Microsoft has been busy lately, getting Windows Server 2003 Service Pack 1 (SP1) out the door, shipping Windows x64, renaming and releasing Windows Server Update Services (WSUS), and lots more. All this activity keeps us hopping as we work to cover all the new information in a useful way and still give you the content you need to solve problems today. I'm always looking at reader feedback to make sure our article mix is on track with your needs, so let me tell you about the role readers played in assembling this issue.

Windows Server SP1
On our Web site, Paul Thurrott's March article, "What You Need to Know About Windows Server 2003 SP1" (InstantDoc ID 45246) has been among the top five most-read articles since it was published. And readers are still having a lively conversation about the article and their experiences with SP1 so far. In my interview with Microsoft's Clyde Rodriguez, Samm DiStasio, and Jeff Price (see "Microsoft Talks About Windows Server 2003 SP1," page 44), I asked them to address considerations raised in the online discussion and in our reviews. Clyde gave me some technical insights into SP1 features, as well as the development process inside Microsoft. Let me know what you think about Microsoft's answers.

Anne Grubb's IT Pro Hero profile ("SP1 RC2 Passes the Test," page 45) provides firsthand insight into the high points and the gotchas that one SP1 early adopter experienced. Peter Chang, network systems engineer for the city of Redmond, Washington, told Anne about some GPO glitches and unexpected results of the new security settings.

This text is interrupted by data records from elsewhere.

$ cat src/rtl/memory_access.sv
// rtl/memory_access.sv - memory stage: loads/stores to synchronous data memory, registered write-back bundle
module memory_access
  import memory_access_pkg::*;
#(
  parameter int ADDR    = 16,
  parameter int W_OPR   = 32,
  parameter int W_RD    = 4,
  parameter int MEM_LAT = MEM_LAT_DEF
) (
  input  logic             clk,
  input  logic             reset,
  input  logic             v_i,
  output logic             stall_o,
  input  logic             ld_i,
  input  logic             st_i,
  input  logic [ADDR-1:0]  addr_i,
  input  logic [W_OPR-1:0] data_i,
  input  logic             wb_i,
  input  logic [W_RD-1:0]  wb_r_i,
  input  logic [W_OPR-1:0] result_i,
  output logic [ADDR-1:0]  mem_addr_o,
  output logic             mem_write_o,
  output logic [W_OPR-1:0] mem_data_o,
  input  logic [W_OPR-1:0] mem_data_i,
  output logic             v_o,
  input  logic             stall_i,
  output logic             wb_o,
  output logic [W_RD-1:0]  wb_r_o,
  output logic [W_OPR-1:0] result_o
);

  localparam logic [CNT_W-1:0] LAT_VAL = CNT_W'(MEM_LAT);

  state_t            state, state_nxt;
  logic              accept, is_ld, is_st, in_wait, cnt_done, ld_done, load_ok;
  logic              ld_wb;
  logic [W_RD-1:0]   ld_wb_r;

  assign in_wait = (state == S_WAIT);
  assign stall_o = in_wait | (v_o & stall_i);
  assign accept  = v_i & ~stall_o;
  // A load wins over a simultaneous store; the store is dropped.
  assign is_ld   = accept & ld_i;
  assign is_st   = accept & st_i & ~ld_i;
  assign ld_done = in_wait & cnt_done;
  assign load_ok = ~(v_o & stall_i);

  mem_wait_counter #(
    .W (CNT_W)
  ) u_wait_cnt (
    .clk      (clk),
    .reset    (reset),
    .load     (is_ld),
    .en       (in_wait),
    .load_val (LAT_VAL),
    .done     (cnt_done)
  );

  always_ff @(posedge clk) begin
    if (reset) begin
      state <= S_IDLE;
    end else begin
      state <= state_nxt;
    end
  end

  always_comb begin
    state_nxt = state;
    case (state)
      S_IDLE:  if (is_ld) state_nxt = S_WAIT;
      S_WAIT:  if (cnt_done) state_nxt = S_IDLE;
      default: state_nxt = S_IDLE;
    endcase
  end

  always_ff @(posedge clk) begin
    if (reset) begin
      mem_addr_o  <= '0;
      mem_data_o  <= '0;
      mem_write_o <= 1'b0;
      ld_wb       <= 1'b0;
      ld_wb_r     <= '0;
    end else begin
      mem_write_o <= is_st;
      if (is_ld || is_st) mem_addr_o <= addr_i;
      if (is_st) mem_data_o <= data_i;
      if (is_ld) begin
        ld_wb   <= wb_i;
        ld_wb_r <= wb_r_i;
      end
    end
  end

  // v_o is always 0 in S_WAIT, so a completing load never meets a held bundle.
  always_ff @(posedge clk) begin
    if (reset) begin
      v_o      <= 1'b0;
      wb_o     <= 1'b0;
      wb_r_o   <= '0;
      result_o <= '0;
    end else if (load_ok) begin
      if (ld_done) begin
        v_o      <= 1'b1;
        wb_o     <= ld_wb;
        wb_r_o   <= ld_wb_r;
        result_o <= mem_data_i;
      end else if (accept && !ld_i) begin
        v_o      <= 1'b1;
        wb_o     <= wb_i & ~st_i;
        wb_r_o   <= wb_r_i;
        result_o <= result_i;
      end else begin
        v_o  <= 1'b0;
        wb_o <= 1'b0;
      end
    end
  end

endmodule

He also talked about a DCOM problem—and DCOM is known to affect SP1 application compatibility.

I want to make sure you get a balanced perspective, not just Microsoft's messages, so I invite you to join Michael Otey in a live chat: "Reality Check: What to Expect with SP1," on May 25 at noon EDT. This is your chance to ask questions and get unbiased answers that are based on Mike's testing and review of SP1.

My SP1 article doesn't cover the Windows x64 release (for more information about Windows x64, see Paul Thurrott's "x64: The Future of Mainstream Enterprise Computing," InstantDoc ID 45958). However, some users seem unsure about SP1 for 32 bit and 64 bit, so I want to pass along an important clarification that Samm DiStasio made: "We want to be super clear that when you download SP1 for your 32-bit platform, you don't have the 64-bit enabled version. That's the tricky thing about having one code base that can be recompiled on other hardware: The 32-bit version is the same code as x64, but the x64 version is a separate SKU. That's one thing I've tried to hammer home."

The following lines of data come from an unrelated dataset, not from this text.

`src/rtl/max7219_frame_sequencer_if.sv`:
```
// Command channel between the frame sequencer and the MAX7219 serial driver.
// The sequencer (master) presents {IRreg, data} with a one-cycle str pulse;
// the driver (slave) answers with busy while the frame is shifting out.
interface max7219_frame_sequencer_if;
    logic       str;
    logic [7:0] IRreg;
    logic [7:0] data;
    logic       busy;

    modport master (
        output str,
        output IRreg,
        output data,
        input  busy
    );

    modport slave (
        input  str,
        input  IRreg,
        input  data,
        output busy
    );
endinterface

```
`src/rtl/max7219_frame_sequencer.sv`:
```
// MAX7219 frame sequencer: holds an 8x8 framebuffer, runs the controller init
// sequence after reset, then forwards only changed rows / control levels to the
// serial driver as {address, data} commands. An optional periodic refresh marks
// everything dirty so the panel recovers from corrupted controller state.
module max7219_frame_sequencer #(
    parameter logic [3:0]  INTENSITY   = 4'h8,
    parameter logic [2:0]  SCAN_LIMIT  = 3'd7,
    parameter logic [7:0]  DECODE      = 8'h00,
    parameter int unsigned REFRESH_DIV = 5000000,
    parameter int unsigned ACK_TIMEOUT = 255
) (
    input  logic                             sys_clk,
    input  logic                             rst,
    input  logic                             row_we_i,
    input  logic [2:0]                       row_addr_i,
    input  logic [7:0]                       row_data_i,
    input  logic                             disp_on_i,
    input  logic                             test_mode_i,
    max7219_frame_sequencer_if.master        drv,
    output logic                             ready_o,
    output logic                             ack_err_o
);

    localparam logic [7:0]  REG_DECODE    = 8'h09;
    localparam logic [7:0]  REG_INTENSITY = 8'h0A;
    localparam logic [7:0]  REG_SCANLIM   = 8'h0B;
    localparam logic [7:0]  REG_SHUTDOWN  = 8'h0C;
    localparam logic [7:0]  REG_TEST      = 8'h0F;
    localparam logic [2:0]  INIT_LAST     = 3'd4;
    localparam logic [15:0] ACK_LAST      = 16'(ACK_TIMEOUT - 1);
    localparam logic [31:0] REFRESH_LAST  = (REFRESH_DIV == 0) ? 32'd0 : 32'(REFRESH_DIV - 1);

    typedef enum logic [2:0] {
        ST_INIT    = 3'd0,
        ST_ISSUE   = 3'd1,
        ST_WAIT_HI = 3'd2,
        ST_WAIT_LO = 3'd3,
        ST_SELECT  = 3'd4,
        ST_IDLE    = 3'd5
    } state_t;

    // Init table: test mode first so a panel left in test mode goes dark early,
    // shutdown register last so the display only turns on once fully configured.
    function automatic logic [15:0] init_cmd(input logic [2:0] idx,
                                             input logic       tm,
                                             input logic       dn);
        logic [15:0] cmd;
        case (idx)
            3'd0:    cmd = {REG_TEST,      7'b0000000, tm};
            3'd1:    cmd = {REG_DECODE,    DECODE};
            3'd2:    cmd = {REG_INTENSITY, 4'b0000, INTENSITY};
            3'd3:    cmd = {REG_SCANLIM,   5'b00000, SCAN_LIMIT};
            3'd4:    cmd = {REG_SHUTDOWN,  7'b0000000, dn};
            default: cmd = 16'h0000;
        endcase
        return cmd;
    endfunction

    state_t      state_q;
    logic [7:0]  fb_q [8];
    logic [7:0]  row_dirty_q;
    logic [7:0]  row_dirty_d;
    logic [1:0]  ctrl_dirty_q;      // [1] shutdown reg, [0] test reg
    logic [1:0]  ctrl_dirty_d;
    logic        sent_disp_q;
    logic        sent_test_q;
    logic [31:0] refresh_cnt_q;
    logic [2:0]  init_idx_q;
    logic        init_done_q;
    logic [15:0] wait_cnt_q;
    logic        str_q;
    logic [7:0]  ir_q;
    logic [7:0]  data_q;
    logic        ack_err_q;

    logic        refresh_wrap_s;
    logic        disp_pend_s;
    logic        test_pend_s;
    logic        row_any_s;
    logic [2:0]  row_sel_s;
    logic        any_pending_s;
    logic        launch_s;
    logic        send_disp_s;
    logic        send_test_s;
    logic [7:0]  clr_row_s;
    logic [1:0]  clr_ctrl_s;
    logic [7:0]  cmd_addr_d;
    logic [7:0]  cmd_data_d;

    assign refresh_wrap_s = (REFRESH_DIV != 0) && (refresh_cnt_q == REFRESH_LAST);

    // Pending work: a control is pending when its level differs from what the
    // controller last received, or a refresh forced it; rows use the dirty mask.
    always_comb begin
        disp_pend_s   = (disp_on_i != sent_disp_q) | ctrl_dirty_q[1];
        test_pend_s   = (test_mode_i != sent_test_q) | ctrl_dirty_q[0];
        row_any_s     = |row_dirty_q;
        row_sel_s     = 3'd0;
        for (int i = 7; i >= 0; i--) begin
            row_sel_s = row_dirty_q[i] ? 3'(i) : row_sel_s;
        end
        any_pending_s = disp_pend_s | test_pend_s | row_any_s;
    end

    // Command selection: init table while in INIT, otherwise shutdown reg >
    // test reg > lowest dirty row. A launch only happens while the driver is idle.
    always_comb begin
        cmd_addr_d  = 8'h00;
        cmd_data_d  = 8'h00;
        launch_s    = 1'b0;
        send_disp_s = 1'b0;
        send_test_s = 1'b0;
        clr_row_s   = 8'h00;
        clr_ctrl_s  = 2'b00;
        case (state_q)
            ST_INIT: begin
                launch_s                 = !drv.busy;
                {cmd_addr_d, cmd_data_d} = init_cmd(init_idx_q, test_mode_i, disp_on_i);
                send_test_s              = launch_s && (init_idx_q == 3'd0);
                send_disp_s              = launch_s && (init_idx_q == INIT_LAST);
            end
            ST_SELECT: begin
                if (disp_pend_s) begin
                    cmd_addr_d    = REG_SHUTDOWN;
                    cmd_data_d    = {7'b0000000, disp_on_i};
                    launch_s      = !drv.busy;
                    send_disp_s   = launch_s;
                    clr_ctrl_s[1] = launch_s;
                end else if (test_pend_s) begin
                    cmd_addr_d    = REG_TEST;
                    cmd_data_d    = {7'b0000000, test_mode_i};
                    launch_s      = !drv.busy;
                    send_test_s   = launch_s;
                    clr_ctrl_s[0] = launch_s;
                end else if (row_any_s) begin
                    // Captured from the registered framebuffer, so a write landing
                    // on the same edge is not included and re-marks the row dirty.
                    cmd_addr_d = {5'b00000, row_sel_s} + 8'd1;
                    cmd_data_d = fb_q[row_sel_s];
                    launch_s   = !drv.busy;
                    clr_row_s  = launch_s ? 8'(8'd1 << row_sel_s) : 8'h00;
                end else begin
                    launch_s   = 1'b0;
                end
            end
            default: begin
                launch_s = 1'b0;
            end
        endcase
    end

    // Dirty mask update: launch clears, refresh and user writes set; set wins.
    always_comb begin
        row_dirty_d  = row_dirty_q & ~clr_row_s;
        ctrl_dirty_d = ctrl_dirty_q & ~clr_ctrl_s;
        if (refresh_wrap_s) begin
            row_dirty_d  = 8'hFF;
            ctrl_dirty_d = 2'b11;
        end else begin
            row_dirty_d  = row_dirty_d;
            ctrl_dirty_d = ctrl_dirty_d;
        end
        if (row_we_i) begin
            row_dirty_d[row_addr_i] = 1'b1;
        end else begin
            row_dirty_d = row_dirty_d;
        end
    end

    // Framebuffer storage, written directly by user logic.
    always_ff @(posedge sys_clk or posedge rst) begin
        if (rst) begin
            for (int i = 0; i < 8; i++) begin
                fb_q[i] <= 8'h00;
            end
        end else if (row_we_i) begin
            fb_q[row_addr_i] <= row_data_i;
        end
    end

    // Dirty bookkeeping; every row starts dirty so the panel is cleared after init.
    always_ff @(posedge sys_clk or posedge rst) begin
        if (rst) begin
            row_dirty_q  <= 8'hFF;
            ctrl_dirty_q <= 2'b00;
        end else begin
            row_dirty_q  <= row_dirty_d;
            ctrl_dirty_q <= ctrl_dirty_d;
        end
    end

    // Free-running refresh divider; held at zero when refresh is disabled.
    always_ff @(posedge sys_clk or posedge rst) begin
        if (rst) begin
            refresh_cnt_q <= 32'd0;
        end else if (REFRESH_DIV == 0) begin
            refresh_cnt_q <= 32'd0;
        end else if (refresh_wrap_s) begin
            refresh_cnt_q <= 32'd0;
        end else begin
            refresh_cnt_q <= refresh_cnt_q + 32'd1;
        end
    end

    // Sequencer FSM with registered command outputs and handshake tracking.
    always_ff @(posedge sys_clk or posedge rst) begin
        if (rst) begin
            state_q     <= ST_INIT;
            str_q       <= 1'b0;
            ir_q        <= 8'h00;
            data_q      <= 8'h00;
            ack_err_q   <= 1'b0;
            init_idx_q  <= 3'd0;
            init_done_q <= 1'b0;
            wait_cnt_q  <= 16'd0;
            sent_disp_q <= 1'b0;
            sent_test_q <= 1'b0;
        end else begin
            if (send_disp_s) begin
                sent_disp_q <= disp_on_i;
            end
            if (send_test_s) begin
                sent_test_q <= test_mode_i;
            end
            case (state_q)
                ST_INIT: begin
                    if (launch_s) begin
                        ir_q       <= cmd_addr_d;
                        data_q     <= cmd_data_d;
                        str_q      <= 1'b1;
                        init_idx_q <= init_idx_q + 3'd1;
                        if (init_idx_q == INIT_LAST) begin
                            init_done_q <= 1'b1;
                        end
                        state_q    <= ST_ISSUE;
                    end
                end
                ST_SELECT: begin
                    if (launch_s) begin
                        ir_q    <= cmd_addr_d;
                        data_q  <= cmd_data_d;
                        str_q   <= 1'b1;
                        state_q <= ST_ISSUE;
                    end else if (!any_pending_s) begin
                        state_q <= ST_IDLE;
                    end
                end
                ST_ISSUE: begin
                    str_q      <= 1'b0;
                    wait_cnt_q <= 16'd0;
                    state_q    <= ST_WAIT_HI;
                end
                ST_WAIT_HI: begin
                    if (drv.busy) begin
                        state_q <= ST_WAIT_LO;
                    end else if (wait_cnt_q == ACK_LAST) begin
                        // Driver never acknowledged; flag it and move on rather than stall.
                        ack_err_q <= 1'b1;
                        state_q   <= ST_WAIT_LO;
                    end else begin
                        wait_cnt_q <= wait_cnt_q + 16'd1;
                    end
                end
                ST_WAIT_LO: begin
                    if (!drv.busy) begin
                        state_q <= init_done_q ? ST_SELECT : ST_INIT;
                    end
                end
                ST_IDLE: begin
                    if (any_pending_s) begin
                        state_q <= ST_SELECT;
                    end
                end
                default: begin
                    state_q <= ST_INIT;
                end
            endcase
        end
    end

    assign drv.str   = str_q;
    assign drv.IRreg = ir_q;
    assign drv.data  = data_q;
    assign ack_err_o = ack_err_q;
    assign ready_o   = (state_q == ST_IDLE) && !any_pending_s && init_done_q;

endmodule
```
`src/flat_wrapper.sv`:
```
// flat-port wrapper written by rule: the top's interface ports become plain ports
module max7219_frame_sequencer_flat 
#(
    parameter logic [3:0]  INTENSITY   = 4'h8,
    parameter logic [2:0]  SCAN_LIMIT  = 3'd7,
    parameter logic [7:0]  DECODE      = 8'h00,
    parameter int unsigned REFRESH_DIV = 5000000,
    parameter int unsigned ACK_TIMEOUT = 255
)
  (sys_clk, rst, row_we_i, row_addr_i, row_data_i, disp_on_i, test_mode_i, ready_o, ack_err_o, drv_str, drv_IRreg, drv_data, drv_busy);
  max7219_frame_sequencer_if drv_i ();
  input  logic sys_clk;
  input  logic rst;
  input  logic row_we_i;
  input  logic [2:0] row_addr_i;
  input  logic [7:0] row_data_i;
  input  logic disp_on_i;
  input  logic test_mode_i;
  output logic ready_o;
  output logic ack_err_o;
  output wire logic [$bits(drv_i.str)-1:0] drv_str;
  output wire logic [$bits(drv_i.IRreg)-1:0] drv_IRreg;
  output wire logic [$bits(drv_i.data)-1:0] drv_data;
  input wire logic [$bits(drv_i.busy)-1:0] drv_busy;
  assign drv_str = drv_i.str;
  assign drv_IRreg = drv_i.IRreg;
  assign drv_data = drv_i.data;
  assign drv_i.busy = drv_busy;
  max7219_frame_sequencer #(.INTENSITY(INTENSITY), .SCAN_LIMIT(SCAN_LIMIT), .DECODE(DECODE), .REFRESH_DIV(REFRESH_DIV), .ACK_TIMEOUT(ACK_TIMEOUT)) u_core (.sys_clk(sys_clk), .rst(rst), .row_we_i(row_we_i), .row_addr_i(row_addr_i), .row_data_i(row_data_i), .disp_on_i(disp_on_i), .test_mode_i(test_mode_i), .drv(drv_i), .ready_o(ready_o), .ack_err_o(ack_err_o));
endmodule
```
`config.mk`:
```
export PLATFORM = sky130hd
export DESIGN_NAME = max7219_frame_sequencer_flat
export DESIGN_NICKNAME = d
export VERILOG_FILES = /design/src/rtl/max7219_frame_sequencer_if.sv /design/src/rtl/max7219_frame_sequencer.sv /design/src/flat_wrapper.sv
export SDC_FILE = /design/constraint.sdc
export NUM_CORES = 1
export LEC_CHECK = 0
export ABC_AREA = 1
export BUFFER_PORTS_ARGS = -buffer_cell sky130_fd_sc_hd__buf_4
export CAP_MARGIN = 10
export CORE_AREA = 2 2 127 129
export CTS_CLUSTER_SIZE = 25
export DETAILED_ROUTE_END_ITERATION = 8
export DIE_AREA = 0 0 129 131
export GPL_ROUTABILITY_DRIVEN = 1
export PLACE_DENSITY = 0.66
export REMOVE_ABC_BUFFERS = 1
export SLEW_MARGIN = 0
export SYNTH_ARGS = -nofsm -noshare
export SYNTH_HDL_FRONTEND = slang
export SYNTH_SLANG_ARGS = --single-unit
```
`constraint.sdc`:
```
create_clock -name sys_clk -period 5.4 [get_ports sys_clk]
set_input_delay 0.27 -clock sys_clk [delete_from_list [all_inputs] [get_ports sys_clk]]
set_output_delay 0.27 -clock sys_clk [all_outputs]
set_load 0.1 [all_outputs]
```
Word level (Yosys, flattened, before mapping)
Index checks and enable logic that the tools add are counted.
{"block": "totals", "reg_bits": 149, "input_bits": 17, "out_inout_bits": 19, "wordCells": 143}
{"block": "classes", "add_sub_neg": 4, "magnitude_cmp": 5, "n_eq_ne": 21, "shift": 1, "mux": 58, "n_bitwise": 12, "reduce_logical": 21}
{"op": "$mux W8", "n": 18}
{"op": "$bwmux W64", "n": 1}
{"op": "$pmux W12 S5", "n": 1}
{"op": "$mux W3", "n": 16}
{"op": "$add A32 B1 Y32 const B", "n": 1}
{"op": "$eq A32 B23 Y1 const B", "n": 1}
{"op": "$mux W16", "n": 2}
{"op": "$mux W32", "n": 1}
{"op": "$pmux W16 S2", "n": 1}
{"op": "$bmux W8 S3", "n": 1}
{"op": "$demux W8 S3", "n": 1}
{"op": "$pmux W3 S6", "n": 1}
{"op": "$add A16 B1 Y16 const B", "n": 1}
{"op": "$eq A16 B8 Y1 const B", "n": 1}
{"op": "$eq A3 B2 Y1 const B", "n": 4}
{"op": "$eq A3 B3 Y1 const B", "n": 3}
{"op": "$reduce_and A3 Y1", "n": 3}
{"op": "$and A8 B8 Y8", "n": 1}
{"op": "$ge A4 B4 Y1 const B", "n": 2}
{"op": "$mux W1", "n": 8}
{"op": "$not A3 Y4", "n": 2}
{"op": "$not A8 Y8", "n": 1}
{"op": "$or A8 B8 Y8", "n": 1}
{"op": "$pmux W1 S2", "n": 4}
{"op": "26 further kinds", "n": 46}

Logic depth before layout (Yosys ltp)
Gate-level depths: netlist of run 1.
{"block": "logic_depth", "depth_word": 19, "depth_mapped": 16, "mapped_depth_nobuf": 15}

Worst setup path after synthesis of run 1
Ideal clock, no wire load.
{"block": "synth_timing", "path_type": "reg2out", "from": "reg u_core.row_dirty_q[7]", "to": "out ready_o", "arrival_ps": 2347, "required_time_ps": 5130, "path_slack_ps": 2783, "path_stages_with_launch": 7, "path_buffers": 0, "cell_sequence": "dfstp_2 > or2_1 > nor3_1 > nand2_1 > inv_2 > nand4_1 > nor2_1"}
{"block": "synth_via", "elab_chain_cells": 5}
{"item": "start: declaration", "line_no": "max7219_frame_sequencer.sv:61", "source": "logic [7:0] row_dirty_q;"}
{"item": "start signal: assignment", "line_no": "max7219_frame_sequencer.sv:187", "source": "row_dirty_q <= row_dirty_d;"}
{"item": "$reduce_or A8 Y1", "line_no": "max7219_frame_sequencer.sv:97", "source": "row_any_s = |row_dirty_q;"}
{"item": "$or A1 B1 Y1", "line_no": "max7219_frame_sequencer.sv:102", "source": "any_pending_s = disp_pend_s | test_pend_s | row_any_s;"}
{"item": "$logic_not A1 Y1"}
{"item": "$logic_and A1 B1 Y1 (2 in a row)", "line_no": "max7219_frame_sequencer.sv:285", "source": "assign ready_o = (state_q == ST_IDLE) && !any_pending_s && init_done_q;"}
{"item": "end: declaration", "line_no": "flat_wrapper.sv:19", "source": "output logic ready_o;"}
No other way between the ends.

Worst setup path after layout of run 1
{"block": "layout_timing", "from": "reg u_core.row_dirty_q[5]", "to": "reg u_core.row_dirty_q[1]"}
{"block": "layout_via", "elab_chain_cells": 17}
{"item": "$mux W3 (6 in a row)", "line_no": "max7219_frame_sequencer.sv:100", "source": "row_sel_s = row_dirty_q[i] ? 3'(i) : row_sel_s;"}
{"item": "$shl A1 B3 Y8", "line_no": "max7219_frame_sequencer.sv:141", "source": "clr_row_s = launch_s ? 8'(8'd1 << row_sel_s) : 8'h00;"}
{"item": "$mux W8", "line_no": "max7219_frame_sequencer.sv:141"}
{"item": "$mux W8 (*)", "line_no": "max7219_frame_sequencer.sv:135", "source": "end else if (row_any_s) begin"}
{"item": "$mux W8 (*)", "line_no": "max7219_frame_sequencer.sv:129", "source": "end else if (test_pend_s) begin"}
{"item": "$mux W8 (*)", "line_no": "max7219_frame_sequencer.sv:123", "source": "if (disp_pend_s) begin"}
{"item": "$mux W8 (*)", "line_no": "max7219_frame_sequencer.sv:115", "source": "case (state_q)"}
{"item": "$not A8 Y8 (*)", "line_no": "max7219_frame_sequencer.sv:154", "source": "row_dirty_d = row_dirty_q & ~clr_row_s;"}
{"item": "$and A8 B8 Y8 (*)", "line_no": "max7219_frame_sequencer.sv:154"}
{"item": "$mux W8 (*)", "line_no": "max7219_frame_sequencer.sv:156", "source": "if (refresh_wrap_s) begin"}
{"item": "$or A8 B8 Y8 (no source line)"}
{"item": "$mux W8 (*)", "line_no": "max7219_frame_sequencer.sv:163", "source": "if (row_we_i) begin"}
{"item": "via u_core.row_dirty_d[1]", "line_no": "max7219_frame_sequencer.sv:62", "source": "logic [7:0] row_dirty_d;"}
The timed path passes the listed nets; every way through them passes the cells marked *.
A chain may end at the register's enable or synchronous reset.

==> metrics.txt, run 1 <==
r2r endpoint=u_core.row_dirty_q[1]$_DFF_PP1_; Core Box Area=around 16000 µm²; CP Launch Point=u_core.row_dirty_q[5]$_DFF_PP1_; r2r worst-path depth=13; CP peak stage delay=around 0.54 ns; CP Max Fanout=15; Synth async-reset ratio=between 90% and 100%; largest net degree at the start of global routing=a little over 100; initial core utilization=48.6%; grt ovf=0; relative slew slack=~39%; per-cell routed wire length=14.5 µm; Crit-path slowest cell=dfstp_2; Post-Syn Area per Cell=slightly below 8 µm²; outcome=completed; TritonCTS Sinks=between 100 and 150; Clk Latency, worst-skew pair=approximately 0.43 ns; Final min period=between 2 and 2.5 ns; clk root buf=clkbuf_16; row count=46; kind of critical path=flop to flop; Post-synth EDFFs=0; synthesized area=around 7600 µm²; Max Cap Violations=0; Final Skew=around 0.0093 ns; Ant. Diodes=0; CTS tree=built; sequential-to-total area share from yosys stat=48.0%; Fmax achieved=0.405 GHz; antenna violations before repair=0; Fin. Hold Viols=0; YS warnings=0; VDD IR max=0.276 mV; Critical Path, Cell by Cell=inv_1 -> nand2_1 -> nand2_1 -> nand2_1 -> nand2_1 -> nand2_2 -> nand2_1 -> inv_1 -> buf_4 -> ha_1 -> inv_1 -> o41ai_1 -> nand3_1; layout cell share with drive strength beyond 1=between 10 and 15%; DRT iter0 DRCs=between 400 and 500; HP Class=input pin to async pin; htree depth=4; gpl congestion=just over 0.9; Worst Setup Start Kind=flop; Worst Tran Pin Value=approximately 0.9 ns; Sw Share=a little under two fifths; Synth area leaders=dfrtp_1 45%, nand2_1 12%, o21ai_0 6.4%; Core Util, Final=55.3%; GR peak layer=met2; Logic pwr share=between 20% and 30%; Final setup viols=0; DRC viols=0; Vias=about 6.3k; Detailed Route WL=17.6 mm; Die Area=about 17000 µm²; CTS Buffer Depth=2; flops & latches, synth=~150; Worst R2R Setup Slack=about 2.9 ns; vias in the first global route=between 5k and 6k; GR Util All Layers=between 20% and 30%; Worst Path Arrival=around 2.8 ns; Leakage=about 4.2 nW; reg2reg start=u_core.row_dirty_q[5]$_DFF_PP1_; Power Density=slightly above 400 nW/µm²; First-pass DRT Iterations=5; die height=about 130 µm; Die X-Extent=129 µm; Most used DFF post-synth=dfrtp_1; Worst Setup EP=u_core.row_dirty_q[1]$_DFF_PP1_; Routed Antenna Nets=0; TritonCTS buffer count=17; first-pass GRT wire length=between 20 and 30 mm; IO buf count=31; Hold-fix buffers, CTS=0; CP dominant cell by count=nand2_1; Sequential Power Share=about two fifths; P&R area growth vs syn=13.6%; Slew Limit Fails=0; grt met3 use=a little over 4%; I/O pin cnt=36; final-stage net count=1018; Post-CTS Setup Bufs=0; CTS clk-pin slew, worst paths=approximately 0.060 ns; Sw Pwr=roughly 0.0013 W; Yosys top cell by area=dfrtp_1; RSZ-0062 raised after global routing=no; DP HPWL=12.0 mm; period utilization=45.7%; required time of the critical path=5.74 ns; clock group share of total power=about 34%; met1 GRT Util=roughly a third; GR Util met2=between 30% and 40%; Power Internal=around 0.0022 W; cts repair resizes=0; DR vias/cell=between 5 and 6; synthesized instance count=957; Yosys cell types=45; Yosys top cell area share=between 40% and 50%; Setup crit end kind=flop; setup TNS=0 ns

And speaking of x64: Don't forget that if you've already purchased 64-bit hardware and have the 32-bit OS, Microsoft has stated that it will swap your 32-bit license for the 64-bit version.

WSUS has been a long time coming and much anticipated, as Paul Thurrott points out in "What You Need to Know About Windows Update Services" (InstantDoc ID 41969). This has been one of our most frequently read articles online, and the reader discussion about WSUS has been lively. I recently conducted a WSUS survey for my Hey Microsoft! column (to appear in the July issue), and several readers commented about how eagerly they've been awaiting WSUS. My favorite reader comment about adopting WSUS is: "At this point, the only thing that would prevent me from implementing WSUS across my enterprise is a bus—as in, one that hits me."

In this issue, Michael Otey's Top 10 column focuses on the WSUS features Mike likes best. Tell us what your favorite (or least favorite) feature is, and watch for upcoming how-to articles.

Problem Solving
Keeping track of Microsoft's new releases is important, but solving problems is the number one challenge for IT pros. So we haven't neglected how-to content in this issue. In "20 Windows 2003 Command-Line Weapons" (page 63), Sean Deuby describes valuable command-line utilities and how to combine them. In addition, Sean assembled a quick-reference card listing each utility's syntax, options, and location. You can download the PDF from the Interact! box at, InstantDoc ID 45905.

Products and Perspectives
Although I haven't mentioned our product coverage (and New & Improved's terrific new design), columns, or Solutions Plus articles, these are essential elements of the magazine. Let me know if we've achieved the right balance of coverage, and give me ideas for future articles.